WKU officials fine with medical emergency procedures
September 30, 2011
After a student recently had a seizure while in a classroom, WKU officials said there are currently no plans to provide basic first aid training to faculty members for in-class medical emergencies.
University Senate Chair Kelly Madole said currently there is nothing on the University Senate’s agenda about training faculty members as first responders or in basic first aid training.
“It places faculty in an extremely liable position if something was to happen,” she said.
Madole said she didn’t know how receptive faculty members would be to having basic first aid become required.
“I will say that many faculty members will be hesitant to be first responders,” she said. “It’s not out of a lack of compassion, but expertise.”
In a letter to the Herald, Scottsville junior Andrew Salman suggested WKU’s administration update emergency protocols after his personal experience witnessing a student have a seizure.

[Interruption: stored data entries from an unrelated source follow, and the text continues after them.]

--- src/rtl/mem_arbiter_pkg.sv ---
// Shared bus definitions for the memory arbiter.
//   arb_state_t     : arbiter FSM states (IDLE, ISSUE, RESP).
//   req_id_t        : requester identity (IF = 0, DR = 1, DW = 2).
//   TIMEOUT_DEFAULT : default number of ISSUE cycles to wait for mem_ack.
//   grant_to_id / id_to_onehot : conversions between one-hot grants and ids.
package mem_arbiter_pkg;

    typedef enum logic [1:0] {
        IDLE  = 2'd0,
        ISSUE = 2'd1,
        RESP  = 2'd2
    } arb_state_t;

    typedef enum logic [1:0] {
        IF = 2'd0,
        DR = 2'd1,
        DW = 2'd2
    } req_id_t;

    localparam int TIMEOUT_DEFAULT = 255;

    function automatic req_id_t grant_to_id(input logic [2:0] grant);
        req_id_t id;
        case (grant)
            3'b001:  id = IF;
            3'b010:  id = DR;
            3'b100:  id = DW;
            default: id = IF;
        endcase
        return id;
    endfunction

    function automatic logic [2:0] id_to_onehot(input req_id_t id);
        logic [2:0] oh;
        case (id)
            IF:      oh = 3'b001;
            DR:      oh = 3'b010;
            DW:      oh = 3'b100;
            default: oh = 3'b000;
        endcase
        return oh;
    endfunction

endpackage : mem_arbiter_pkg

--- src/rtl/pipeline_pkg.sv ---
// Pipeline-wide constants shared by every block on the core side.
//   XLEN : architectural address/data width.
package pipeline_pkg;

    localparam int XLEN = 32;

endpackage : pipeline_pkg
$ cat config.mk
export PLATFORM = sky130hd
export DESIGN_NAME = serial_frame_router_flat
export DESIGN_NICKNAME = d
export VERILOG_FILES = /design/src/rtl/serial_frame_router_if.sv /design/src/rtl/serial_frame_router.sv /design/src/flat_wrapper.sv
export SDC_FILE = /design/constraint.sdc
export NUM_CORES = 1
export LEC_CHECK = 0
export BUFFER_PORTS_ARGS = -buffer_cell sky130_fd_sc_hd__buf_2
export CORE_ASPECT_RATIO = 0.5
export CORE_MARGIN = 2
export CORE_UTILIZATION = 55
export DETAILED_ROUTE_END_ITERATION = 12
export GPL_ROUTABILITY_DRIVEN = 0
export PLACE_DENSITY_LB_ADDON = 0.2
export SLEW_MARGIN = 20
export SYNTH_ARGS = -nofsm -noshare
export SYNTH_HDL_FRONTEND = slang
export SYNTH_SLANG_ARGS = --single-unit
$ cat constraint.sdc
create_clock -name clk -period 2.97 [get_ports clk]
set_clock_uncertainty 0.05 [all_clocks]
set_input_delay 0.297 -clock clk [delete_from_list [all_inputs] [get_ports clk]]
set_output_delay 0.297 -clock clk [all_outputs]
set_load 0.01 [all_outputs]
$ cat src/rtl/serial_frame_router_if.sv
// Bus bundle for serial_frame_router: button/data in, per-channel routed bits,
// display and status out.
interface serial_frame_router_if #(
  parameter int NUM_CH = 4
) ();
  logic              push_button;
  logic              serIn;
  logic [NUM_CH-1:0] serOut;
  logic [NUM_CH-1:0] serOutValid;
  logic [6:0]        seg_out;
  logic              busy;
  logic              frame_done;
  logic              addr_err;

  modport master (
    output push_button, serIn,
    input  serOut, serOutValid, seg_out, busy, frame_done, addr_err
  );

  modport slave (
    input  push_button, serIn,
    output serOut, serOutValid, seg_out, busy, frame_done, addr_err
  );
endinterface

$ cat src/rtl/serial_frame_router.sv
// Button-strobed serial frame receiver: start bit, address, length, payload;
// payload bits are forwarded to the addressed output channel.

module sfr_lane (
  input  logic clk,
  input  logic rst,
  input  logic fire,
  input  logic din,
  input  logic clr,
  output logic so,
  output logic sov
);
  always_ff @(posedge clk) begin
    if (rst) begin
      so  <= 1'b0;
      sov <= 1'b0;
    end else begin
      sov <= fire;
      if (clr)       so <= 1'b0;
      else if (fire) so <= din;
    end
  end
endmodule

module serial_frame_router #(
  parameter int NUM_CH         = 4,
  parameter int LEN_W          = 4,
  parameter int SEG_ACTIVE_LOW = 1
) (
  input  logic                  clk,
  input  logic                  rst,
  serial_frame_router_if.slave  bus
);
  localparam int ADDR_W = (NUM_CH > 2) ? $clog2(NUM_CH) : 1;

  typedef enum logic [1:0] {IDLE, ADDR, LEN, DATA} state_t;

  function automatic logic [6:0] hex7(input logic [3:0] d);
    logic [6:0] p;
    case (d)
      4'h0: p = 7'h3F;  4'h1: p = 7'h06;  4'h2: p = 7'h5B;  4'h3: p = 7'h4F;
      4'h4: p = 7'h66;  4'h5: p = 7'h6D;  4'h6: p = 7'h7D;  4'h7: p = 7'h07;
      4'h8: p = 7'h7F;  4'h9: p = 7'h6F;  4'hA: p = 7'h77;  4'hB: p = 7'h7C;
      4'hC: p = 7'h39;  4'hD: p = 7'h5E;  4'hE: p = 7'h79;  default: p = 7'h71;
    endcase
    return (SEG_ACTIVE_LOW != 0) ? ~p : p;
  endfunction

  // Synchroniser and edge history reset high: a button held through reset
  // must be released before it can strobe again.
  logic s1, s2, s3, smp;
  always_ff @(posedge clk) begin
    if (rst) {s1, s2, s3} <= 3'b111;
    else     {s1, s2, s3} <= {bus.push_button, s1, s2};
  end
  assign smp = s2 & ~s3;

  state_t            state;
  logic [3:0]        bcnt;
  logic [ADDR_W-1:0] addr_q, addr_nxt;
  logic [LEN_W-1:0]  cnt, len_nxt;
  logic [3:0]        cnt4;
  logic              drop, busy_q, fd_q, ae_q;
  logic [6:0]        seg_q;

  assign addr_nxt = ADDR_W'({addr_q, bus.serIn});
  assign len_nxt  = LEN_W'({cnt, bus.serIn});
  assign cnt4     = 4'(cnt);

  always_ff @(posedge clk) begin
    if (rst) begin
      state  <= IDLE;
      bcnt   <= '0;
      addr_q <= '0;
      cnt    <= '0;
      drop   <= 1'b0;
      busy_q <= 1'b0;
      fd_q   <= 1'b0;
      ae_q   <= 1'b0;
      seg_q  <= hex7(4'h0);
    end else begin
      fd_q  <= 1'b0;
      ae_q  <= 1'b0;
      seg_q <= hex7((state == DATA) ? cnt4 : 4'h0);
      case (state)
        IDLE: if (smp && !bus.serIn) begin
          state  <= ADDR;
          bcnt   <= '0;
          addr_q <= '0;
          drop   <= 1'b0;
          busy_q <= 1'b1;
        end
        ADDR: if (smp) begin
          addr_q <= addr_nxt;
          bcnt   <= bcnt + 4'd1;
          if (bcnt == 4'(ADDR_W - 1)) begin
            state <= LEN;
            bcnt  <= '0;
            cnt   <= '0;
            drop  <= (32'(addr_nxt) >= NUM_CH);
          end
        end
        LEN: if (smp) begin
          cnt  <= len_nxt;
          bcnt <= bcnt + 4'd1;
          if (bcnt == 4'(LEN_W - 1)) begin
            bcnt <= '0;
            if (len_nxt == '0) begin
              state  <= IDLE;
              busy_q <= 1'b0;
              fd_q   <= 1'b1;
              ae_q   <= drop;
            end else begin
              state <= DATA;
            end
          end
        end
        DATA: if (smp) begin
          cnt <= cnt - 1'b1;
          if (cnt == LEN_W'(1)) begin
            state  <= IDLE;
            busy_q <= 1'b0;
            fd_q   <= 1'b1;
            ae_q   <= drop;
          end
        end
        default: state <= IDLE;
      endcase
    end
  end

  logic [NUM_CH-1:0] fire, so_w, sov_w;
  always_comb begin
    fire = '0;
    for (int i = 0; i < NUM_CH; i++)
      fire[i] = (state == DATA) && smp && !drop && (32'(addr_q) == i);
  end

  // Lane data clears the cycle after frame_done, i.e. right after the last valid.
  sfr_lane u_lane [NUM_CH-1:0] (
    .clk  (clk),
    .rst  (rst),
    .fire (fire),
    .din  (bus.serIn),
    .clr  (fd_q),
    .so   (so_w),
    .sov  (sov_w)
  );

  assign bus.serOut      = so_w;
  assign bus.serOutValid = sov_w;
  assign bus.seg_out     = seg_q;
  assign bus.busy        = busy_q;
  assign bus.frame_done  = fd_q;
  assign bus.addr_err    = ae_q;
endmodule
File: config.mk
export PLATFORM = sky130hd
export DESIGN_NAME = regfile_scoreboard
export DESIGN_NICKNAME = d
export VERILOG_FILES = /design/src/rtl/regfile_scoreboard.sv
export SDC_FILE = /design/constraint.sdc
export NUM_CORES = 2
export LEC_CHECK = 0
export BUFFER_PORTS_ARGS = -buffer_cell sky130_fd_sc_hd__buf_4
export CAP_MARGIN = 30
export CORE_MARGIN = 5
export CORE_UTILIZATION = 40
export DETAILED_ROUTE_END_ITERATION = 10
export SYNTH_ARGS = -nofsm -noshare
export SYNTH_HDL_FRONTEND = slang
export SYNTH_SLANG_ARGS = --single-unit
export TNS_END_PERCENT = 100
File: constraint.sdc
create_clock -name clk -period 3.5 [get_ports clk]
set_input_delay 0.35 -clock clk [delete_from_list [all_inputs] [get_ports clk]]
set_output_delay 0.35 -clock clk [all_outputs]
set_load 0.02 [all_outputs]
File: src/rtl/regfile_scoreboard.sv
// rtl/regfile_scoreboard.sv - register file with registered bypassed reads and a per-register busy scoreboard
module regfile_scoreboard #(
    parameter int DATA_W   = 32,
    parameter int ADDR_W   = 5,
    parameter int ZERO_REG = 1,
    parameter int BYPASS   = 1
) (
    input  logic              clk,
    input  logic              reset,
    input  logic [ADDR_W-1:0] rd_addr1,
    input  logic [ADDR_W-1:0] rd_addr2,
    output logic [DATA_W-1:0] rd_data1,
    output logic [DATA_W-1:0] rd_data2,
    output logic              rd_busy1,
    output logic              rd_busy2,
    output logic              stall,
    input  logic              wr_en,
    input  logic [ADDR_W-1:0] wr_addr,
    input  logic [DATA_W-1:0] wr_data,
    input  logic              issue_en,
    input  logic [ADDR_W-1:0] issue_addr,
    input  logic              flush,
    output logic [ADDR_W:0]   busy_count
);

    localparam int NUM_REGS = 2 ** ADDR_W;

    logic [DATA_W-1:0]   regs [NUM_REGS];
    logic [NUM_REGS-1:0] busy;

    logic              wr_ok;
    logic              issue_ok;
    logic              set_new;
    logic              clr_old;
    logic              fwd1;
    logic              fwd2;
    logic [DATA_W-1:0] sel1;
    logic [DATA_W-1:0] sel2;

    // Writes and issues to the hardwired zero register are dropped here, so it never holds data or busy.
    assign wr_ok    = wr_en && !((ZERO_REG != 0) && (wr_addr == '0));
    assign issue_ok = issue_en && !flush && !((ZERO_REG != 0) && (issue_addr == '0));

    // Counter deltas: an issue to a register being written keeps it busy, so that write is not a clear.
    assign set_new = issue_ok && !busy[issue_addr];
    assign clr_old = wr_ok && busy[wr_addr] && !(issue_ok && (issue_addr == wr_addr));

    assign fwd1 = (BYPASS != 0) && wr_ok && (wr_addr == rd_addr1);
    assign fwd2 = (BYPASS != 0) && wr_ok && (wr_addr == rd_addr2);

    always_comb begin
        sel1 = regs[rd_addr1];
        sel2 = regs[rd_addr2];
        if (fwd1) sel1 = wr_data;
        if (fwd2) sel2 = wr_data;
        if ((ZERO_REG != 0) && (rd_addr1 == '0)) sel1 = '0;
        if ((ZERO_REG != 0) && (rd_addr2 == '0)) sel2 = '0;
    end

    assign rd_busy1 = busy[rd_addr1] && !fwd1;
    assign rd_busy2 = busy[rd_addr2] && !fwd2;
    assign stall    = rd_busy1 || rd_busy2;

    always_ff @(posedge clk or negedge reset) begin
        if (!reset) begin
            for (int i = 0; i < NUM_REGS; i++) regs[i] <= '0;
        end else if (wr_ok) begin
            regs[wr_addr] <= wr_data;
        end
    end

    always_ff @(posedge clk or negedge reset) begin
        if (!reset) begin
            rd_data1 <= '0;
            rd_data2 <= '0;
        end else begin
            rd_data1 <= sel1;
            rd_data2 <= sel2;
        end
    end

    // Issue is applied after writeback so a new producer wins over the retiring one.
    always_ff @(posedge clk or negedge reset) begin
        if (!reset) begin
            busy <= '0;
        end else if (flush) begin
            busy <= '0;
        end else begin
            if (wr_ok)    busy[wr_addr]    <= 1'b0;
            if (issue_ok) busy[issue_addr] <= 1'b1;
        end
    end

    always_ff @(posedge clk or negedge reset) begin
        if (!reset) begin
            busy_count <= '0;
        end else if (flush) begin
            busy_count <= '0;
        end else begin
            case ({set_new, clr_old})
                2'b10:   busy_count <= busy_count + 1'b1;
                2'b01:   busy_count <= busy_count - 1'b1;
                default: busy_count <= busy_count;
            endcase
        end
    end

endmodule

==> flow_summary.ini <==
[clock_tree]
post_cts_buffers = 0
cts_buffers = 130
worstSkewPairLatency_ns = 0.77
path_clk_slew_ns = 0.06
cts_buffer_depth = 3
cts.sinks = 1126
holdBufCountCts = 31
root_buffer = clkbuf_16
cts_tree = done
h-tree-depth = 4
ctsResizeCount = 0

[yosys]
synthSimpleGateAreaFrac = 0.0188
synthArstFlopShare = 1.00
yosysTopAreaCellShare = 0.474
synth_compound_area_frac = 0.0195
synthCells = 3738
synth_top_family_by_area = multiplexers
ys_top_cells_by_area = dfrtp_1, mux4_2, mux2_2
synth_xor_area_frac = 0.00326
synthMuxAreaShare = 0.452
syn_area_sq_um = 59500
synth-adder-area-share = 0.00118
yosysTopAreaCell = dfrtp_1
synth_ff_type = dfrtp_1
ys_warn_count = 0
synth_cell_types = 54
syn_area_per_cell_sq_um = 15.9
synth_seq_cells = 1126
synth_fp_nets = 3800
synth_edf_count = 0
seq_area_frac_synth = 0.474

[routing]
dr.pass1.iters = 5
viasPerCell = 6.21
wl_um = 177000
drc = 0
dr_total_vias = 35900
ant_nets = 0
wl_per_cell_um = 30.6
first_iter_violations = 3334

[worst_setup_path]
path_class = flip-flop to primary output
slowest_delay_ns = 0.48
r2r_cells = 12
critPathArrivalTime_ns = 2.91
path_cells = buf_4 -> mux4_2 -> mux4_2 -> mux2i_1 -> a31oi_1 -> or2_1 -> buf_4
end_kind = primary output
worstSetupStartpointType = flip-flop
crit_fanout = 4
cp_slowest_cell = mux4_2
required_ns = 3.15

[run_status]
outcome = finished, final reports clean

[timing]
rsz0062_at_grt = false
finalSetupTns_ns = 0
clock_skew_ns = 0.0217
drv_slew = 0
relSlewSlack = 0.303
hold_violations = 0
min_period_over_period = 0.931
timing.hold.ws_ns = 0.0634
worst_pin_slew_ns = 1.05
min_period_ns = 3.26
setup_viol = 0
timing.fmax_mhz = 307

[die]
fp-row-count = 141
num_io_pins = 130
die_x_um = 396
initial_core_util = 0.402
die_y_um = 396
core_area_sq_um = 148000
die-area_sq_um = 157000

[layout]
layout-drive-gt1-share = 0.560
area_growth_pct = 14.0
nNetsFinal = 3820
fillers = 12800
final_cell_mix = dfrtp_1, mux2_2, mux4_2, buf_4, clkbuf_16
final_common_cell = dfrtp_1

[worst_hold_path]
min_path_cells = 3
hp-class = input pin to flip-flop

[pwr]
peakVddDrop_mv = 0.442
powerDensity_nw_per_um2 = 570
p_leak_nw = 28.8

[global_routing]
grt_first_pass_wirelength_um = 265000
grt_pass1_vias = 37700
antenna_found_initial = 3
grt_max_degree = 122
track_usage = 0.228
grt_overflow_total = 0

[placement]
gp_congestion = 0.870
hpwl_um = 101000
portBuffers = 129

[run]
drv_cap = 0
## worst max-delay path, delay by kind of cell (launching register included)
| kind | cells | cell delay, ns |
|---|---|---|
| AO/OA/AOI/OAI | 1 | 0.07 |
| buffers and inverters | 2 | 0.34 |
| flip-flops | 1 | 0.41 |
| multiplexers | 3 | 1.09 |
| AND/OR/NAND/NOR | 1 | 0.25 |
## report_power, final
part	internal (mW)	switching, mW
registers	15.5	1.70
logic	4.92	3.02
clock network	7.87	5.64
total	28.3	10.4
## routing by layer
metal | up-vias | routed length [um] | track usage
li1 | 14600 | - | -
met1 | 20000 | 80600 | 0.339
met2 | 1105 | 81500 | 0.348
met3 | 232 | 10700 | 0.0426
met4 | 2 | 4330 | 0.0576
met5 | - | 7 | 0
## cell type report
type | count | area, sq um | share of cell area
Multi-Input combinational cell | 2174 | 29700 | 0.438
Inverter | 6 | 22.5 | 0.000332
Clock inverter | 28 | 304 | 0.00449
Tap cell | 1930 | 2410 | 0.0356
Timing Repair Buffer | 320 | 3320 | 0.0490
Antenna cell | 2 | 5.00 | 0.0000738
Clock buffer | 200 | 3880 | 0.0573
Sequential cell | 1126 | 28200 | 0.416
## flip-flops by register name, summed over array words and instances (netlist names)
signal and count:
busy 32, busy_count 6, rd_data1 32, rd_data2 32, regs 1024
## path summary, 6_finish.rpt
check / startpoint / end / slack, ns
min reg2reg: regs[1017] / regs[1017] / 0.39
min: wr_data[30] / rd_data2[30] / 0.06
max reg2reg: busy[11] / busy_count[5] / 0.32
max in group asynchronous: reset / regs[975] / 2.21
min in group asynchronous: reset / regs[317] / 0.15
max: busy[16] / stall / 0.24
## stage by stage
step	area [sq um]	total power, mW	utilization	instances	setup slack [ns]
finish	67800	38.6	0.459	5786	0.240
detailed placement	63300	25.3	0.428	5525	0.131
CTS	67800	39.0	0.459	5784	0.159
floorplan	59500	22.8	-	3738	0.293
global route	67800	40.3	0.459	5784	0.0992
global placement	63300	25.1	0.428	5525	0.107
## logic make-up after synthesis
family          Yosys count
simple gates            233
compound gates          167
buf+inv                 438
fa+ha+maj                 5
xor+xnor                 20
flops                  1126
mux                    1749
## synthesized netlist by cell type, drive strengths merged, types with 2 or more instances
master	count
o32ai	4
mux4	648
a32oi	3
ha	4
nand2	25
or2	6
or3b	5
inv	6
or3	3
o31ai	2
buf	207
nor2b	20
mux2	995
or4	2
xor2	9
o221ai	5
nor2	118
nand3b	6
mux2i	106
nand2b	13
o21ai	14
a21oi	35
a31oi	3
clkbuf	225
nand4	4
o22ai	2
nand3	14
a21o	2
and2	3
dfrtp	1126
a22oi	12
nor4	3
nor3	9
a211oi	82
xnor2	11
Note: power is estimated with default switching activity, not from simulation.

Gordon Emslie, provost and vice-president of Academic Affairs, said he believes the university’s medical response procedure is sufficient.
Emslie said that the university has alerted faculty what to do if there’s a medical emergency.
The “Emergencies in the Classroom” card for the Bowling Green main campus lists four steps when dealing with a medical emergency.
The card first directs the faculty member to not try to diagnose the problem. The problem should then be reported to police. If the student has minor injuries, he or she should be taken to WKU Health Services. And finally, Human Resources should be contacted about injuries.
“It’s pretty clear,” Emslie said of the emergency card. “It’s in a 1, 2, 3, 4 steps and what to do.”
Sally Kuhlen-Schmidt, a professor in the psychology department, wrote a condensed form of the emergency response handbook in 2005 after feeling it was too long for part-time faculty and graduate students who teach.
Kuhlen-Schmidt said it is given to new faculty and department heads yearly, but it’s not supposed to replace the official medical policies.
She said the card is in most classrooms across campus but is not required.
“It cannot replace the official document, but they look at it and it says what a person is supposed to do,” Kuhlen-Schmidt said. “It’s a reference.
“I’m not responsible for setting an emergency procedure.”
She said she did not know what happened in the classroom when the student had a seizure, but said that it is normal for faculty and students to be in a state of shock.
“Most people are not trained with dealing with emergencies, so a level of confusion is common,” she said. “It’s not surprising that they did not know what to do right away.”
Kuhlen-Schmidt said that she tries to get the response card to everyone she can, but putting faculty in situations where they are confused is not ideal.
“There are procedures, and we are not a medical facility,” she said. “So it wouldn’t be responsible or appropriate to expect people to do something that is not their skill set.”